In the beginning, we needed to move as fast as we could. Everything we built was just plumbed together. We took care of the happy path and left it at that. Frappe Cloud is now much further along its lifecycle. Now, we're trying to make Frappe Cloud a reliable infrastructure layer. So everybody can build stuff on top. It took some time to understand this. This is both an attitude problem and a skill problem.
About 6 months ago, the single biggest problem we had was uptime. It was becoming more and more difficult to keep putting out fires constantly. All this distracted us from making Frappe Cloud a better platform for Frappe Apps.

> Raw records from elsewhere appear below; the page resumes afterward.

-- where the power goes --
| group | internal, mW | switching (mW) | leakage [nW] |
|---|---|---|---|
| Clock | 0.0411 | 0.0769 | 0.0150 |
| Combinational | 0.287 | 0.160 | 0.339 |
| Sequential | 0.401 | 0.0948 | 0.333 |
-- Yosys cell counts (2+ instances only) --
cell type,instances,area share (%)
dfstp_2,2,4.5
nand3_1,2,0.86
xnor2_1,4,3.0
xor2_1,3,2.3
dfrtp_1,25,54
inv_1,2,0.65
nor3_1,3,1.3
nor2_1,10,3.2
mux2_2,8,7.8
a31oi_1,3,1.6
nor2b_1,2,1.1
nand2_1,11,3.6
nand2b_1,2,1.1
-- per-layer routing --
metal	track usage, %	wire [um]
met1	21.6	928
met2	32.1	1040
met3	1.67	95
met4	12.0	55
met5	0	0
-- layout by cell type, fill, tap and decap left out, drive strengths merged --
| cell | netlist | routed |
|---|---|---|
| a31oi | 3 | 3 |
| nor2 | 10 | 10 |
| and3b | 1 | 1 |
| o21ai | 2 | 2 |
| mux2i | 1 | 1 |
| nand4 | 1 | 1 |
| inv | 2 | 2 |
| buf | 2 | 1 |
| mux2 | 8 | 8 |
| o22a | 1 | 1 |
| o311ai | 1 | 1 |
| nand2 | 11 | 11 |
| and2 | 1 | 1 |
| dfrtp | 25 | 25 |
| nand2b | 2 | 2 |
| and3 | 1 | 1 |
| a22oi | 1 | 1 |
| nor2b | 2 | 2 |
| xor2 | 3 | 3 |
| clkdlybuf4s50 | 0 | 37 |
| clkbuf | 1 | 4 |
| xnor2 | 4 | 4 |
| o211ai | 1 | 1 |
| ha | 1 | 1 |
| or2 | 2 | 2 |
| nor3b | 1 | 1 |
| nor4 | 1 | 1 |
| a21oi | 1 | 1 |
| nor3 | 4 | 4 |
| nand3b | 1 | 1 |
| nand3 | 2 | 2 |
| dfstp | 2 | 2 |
<file path="config.mk">
export PLATFORM = sky130hd
export DESIGN_NAME = msx_mouse_port_mux_flat
export DESIGN_NICKNAME = d
export VERILOG_FILES = /design/src/rtl/msx_mouse_port_mux_if.sv /design/src/rtl/msx_mouse_port_mux.sv /design/src/flat_wrapper.sv
export SDC_FILE = /design/constraint.sdc
export NUM_CORES = 1
export LEC_CHECK = 0
export CORE_MARGIN = 4
export CORE_UTILIZATION = 55
export CTS_BUF_LIST = sky130_fd_sc_hd__clkbuf_16
export DETAILED_ROUTE_END_ITERATION = 8
export PLACE_DENSITY = 0.81
export SETUP_SLACK_MARGIN = 0.05
export SLEW_MARGIN = 30
export SYNTH_ARGS = -nofsm -noshare
export SYNTH_HDL_FRONTEND = slang
export SYNTH_SLANG_ARGS = --single-unit
</file>
<file path="constraint.sdc">
create_clock -name clk_sys -period 7.7 [get_ports clk_sys]
set_input_delay 1.925 -clock clk_sys [delete_from_list [all_inputs] [get_ports clk_sys]]
set_output_delay 1.925 -clock clk_sys [all_outputs]
set_load 0.005 [all_outputs]
</file>
### config.mk
export PLATFORM = sky130hd
export DESIGN_NAME = dmem_responder
export DESIGN_NICKNAME = d
export VERILOG_FILES = /design/src/rtl/dmem_responder.sv
export SDC_FILE = /design/constraint.sdc
export NUM_CORES = 2
export LEC_CHECK = 0
export CAP_MARGIN = 0
export CORE_MARGIN = 10
export CORE_UTILIZATION = 56
export DETAILED_ROUTE_END_ITERATION = 7
export GPL_TIMING_DRIVEN = 0
export PLACE_DENSITY_LB_ADDON = 0.05
export SLEW_MARGIN = 10
export SYNTH_ARGS = -nofsm -noshare
export SYNTH_HDL_FRONTEND = slang
export SYNTH_SLANG_ARGS = --single-unit
### constraint.sdc
create_clock -name clk_i -period 34.8 [get_ports clk_i]
set_clock_uncertainty 0.15 [all_clocks]
set_input_delay 5.22 -clock clk_i [delete_from_list [all_inputs] [get_ports clk_i]]
set_output_delay 5.22 -clock clk_i [all_outputs]
set_load 0.01 [all_outputs]
## config.mk

```make
export PLATFORM = sky130hd
export DESIGN_NAME = morse_char_assembler
export DESIGN_NICKNAME = d
export VERILOG_FILES = /design/src/rtl/morse_char_assembler.sv
export SDC_FILE = /design/constraint.sdc
export NUM_CORES = 1
export LEC_CHECK = 0
export CAP_MARGIN = 20
export CORE_MARGIN = 4
export CORE_UTILIZATION = 55
export CTS_BUF_LIST = sky130_fd_sc_hd__clkbuf_8
export CTS_CLUSTER_SIZE = 25
export DETAILED_ROUTE_END_ITERATION = 6
export MAX_ROUTING_LAYER = met4
export PLACE_DENSITY = 0.77
export SYNTH_ARGS = -nofsm -noshare
export SYNTH_HDL_FRONTEND = slang
export SYNTH_SLANG_ARGS = --single-unit
```

## constraint.sdc

```tcl
create_clock -name clk -period 2.5 [get_ports clk]
set_input_delay 0.5 -clock clk [delete_from_list [all_inputs] [get_ports clk]]
set_output_delay 0.5 -clock clk [all_outputs]
set_load 0.05 [all_outputs]
```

We finally decided to drop everything else and fix this problem.
Starting with All Hands
In October 2023, we started reviewing important metrics in the company-wide all-hands. Every team picks important quality metrics and tracks them weekly. The support team tracks SLA % and feedback ratings. We track uptime and incidents. Again, how you do it is not important, but that you do it. Any platform that can consistently drive change will work. All hands worked for us.
Almost all of the downtime was related to MariaDB issues. MariaDB would frequently freeze or restart. It takes MariaDB a few seconds to restart. But we run a lot of jobs on Frappe Cloud. The database restarting during these jobs is not just an inconvenience. It means we can get a broken site that cannot be recovered. That is much worse than minor downtime.
This affected servers with little memory, too many sites and too many SELECT queries. We would temporarily fix the problem by provisioning more memory, moving sites to other servers and provisioning more IOPS for EBS volumes. But throwing money and ops at the problem was not sustainable.
Failed attempts
One of the common triggers was logical backups. MariaDB logical backups are expensive. You are asking the DB to read all data from the disk. Data that you might never otherwise read. This is a lot of unnecessary work. However, completely disabling logical backups did not help much. Partial physical backups and restores are hard!
We collect a lot of metrics and logs about everything we run. Sometimes, these metrics are not enough. You need the exact event that triggered the situation. A query, request, file, process snapshot, etc. So, we started collecting as much data as we could think of. Like core dumps, stalks, and performance schema metrics.
Upgrading MariaDB sometimes helped. Once, it even backfired. MariaDB 10.6.16 would randomly stop responding to queries. MariaDB developers had already fixed this deadlock but did not release it. We had to build and deploy it on Frappe Cloud.
MariaDB memory usage
We eventually found a consistent symptom. MariaDB memory usage always monotonically increased (never decreased). MariaDB would constantly keep eating memory and never give it back. Eventually, it would hit the memory limit, then freeze or restart. It was going to happen everywhere eventually. Some servers had too much free memory for it to happen anytime soon.
We tried to postpone the eventual demise with artificial lower memory limits, lowering buffer pool size, etc. Lower memory limits prevented MariaDB from eating up all the memory. But MariaDB would frequently hit this limit and restart restart.
Solution
One thing kept popping up on docs, issues, and random blogs, using a different allocator. In Python, we do not need to worry about where our objects reside and how they're laid out in memory. But somewhere down the stack, someone has to. Allocators handle this low-level detail.
The solution. One line config to get MariaDB to use a different allocator.
It worked well! Restarts dropped from 100 a week to 10. This was an anti-climactic but satisfying win. This was the biggest MariaDB problem I have seen. It is also the biggest improvement with the smallest change.
Running out of disk space
One of the other sources of downtime was running out of disk space. There were some specific triggers.
- Framework decompressing backups on disk before restoring
- App-level issues causing too many writes and flooding MariaDB binary logs.
- Large sites migrating to Frappe Cloud
Sometimes, this was out of our control, so we built the automation to increase disk space.
This brought us another problem: disks with unused space. AWS does not let you reduce the size of an EBS volume. We eventually fixed that.
Debugging stories like these are fun. But the actual work is almost always a lot of pain. Getting a call in the middle of the day is a minor distraction at best. Getting one at midnight is pretty annoying. I can laugh at my naivete and stupidity now. But this has been one of the most traumatic events in my career so far.